Thanks for the advice. I share your concern about overloading the buffer on the baud converter, but since I am only sending
GPS sentences once a second (not a whole bunch of multiplexed stuff) and these sentences are typically sent at 4800 baud via "standard NMEA", I am hopeful that I will have no overflow issues. The reason I'm sending it at 38400 is not because of increased bandwidth - it's because the system is simplified if I send it at the same baud rate that I receive the AIS data (only need one Bluetooth dongle and the
radio multiplexes DSC and AIS onto the same port).
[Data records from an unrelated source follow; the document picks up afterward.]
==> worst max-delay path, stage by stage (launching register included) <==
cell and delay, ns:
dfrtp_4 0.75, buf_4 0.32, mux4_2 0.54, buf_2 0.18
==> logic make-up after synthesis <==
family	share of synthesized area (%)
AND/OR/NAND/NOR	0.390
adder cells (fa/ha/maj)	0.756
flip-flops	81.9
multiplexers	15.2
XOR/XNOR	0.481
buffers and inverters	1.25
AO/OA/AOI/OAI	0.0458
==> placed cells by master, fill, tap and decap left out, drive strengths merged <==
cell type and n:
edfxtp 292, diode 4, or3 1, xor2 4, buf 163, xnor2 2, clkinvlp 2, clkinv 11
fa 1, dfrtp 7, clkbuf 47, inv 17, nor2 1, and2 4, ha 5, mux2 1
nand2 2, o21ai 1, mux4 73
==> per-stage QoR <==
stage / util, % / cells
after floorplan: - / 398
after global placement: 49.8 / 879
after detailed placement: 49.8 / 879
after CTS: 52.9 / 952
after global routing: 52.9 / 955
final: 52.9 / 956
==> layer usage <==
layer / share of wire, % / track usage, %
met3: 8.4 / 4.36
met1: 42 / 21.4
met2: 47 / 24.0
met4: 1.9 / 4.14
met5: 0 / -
I agree that the E85001 is fragile. The "defect" that I referred to above was a smell of burning phenolics after I had it in use for about 5 min. I pulled it apart and saw a black spot on the bottom of the PC card (although it continued to work OK). After multiple calls to various tech support people I was assured that it was a component failure, not something that I caused. But it scared me enough that I decided to design it out of my system. Right now the only benefit it was giving me was putting depth into the chart plotter program, and I'd need to add a multiplexer to make that work anyway, which is just more cost than I want to bear right now.
FYI, the 18xLVC and Bluetooth converter came in yesterday. Although the
radio is not in yet, I was able to connect the 18x to the Bluetooth converter, and get
GPS fixes into OpenCPN wirelessly. I had previously tested the baud converter, so it looks like all the components are going to work. I just need to wait for the
radio before I can hook them up the way I want them.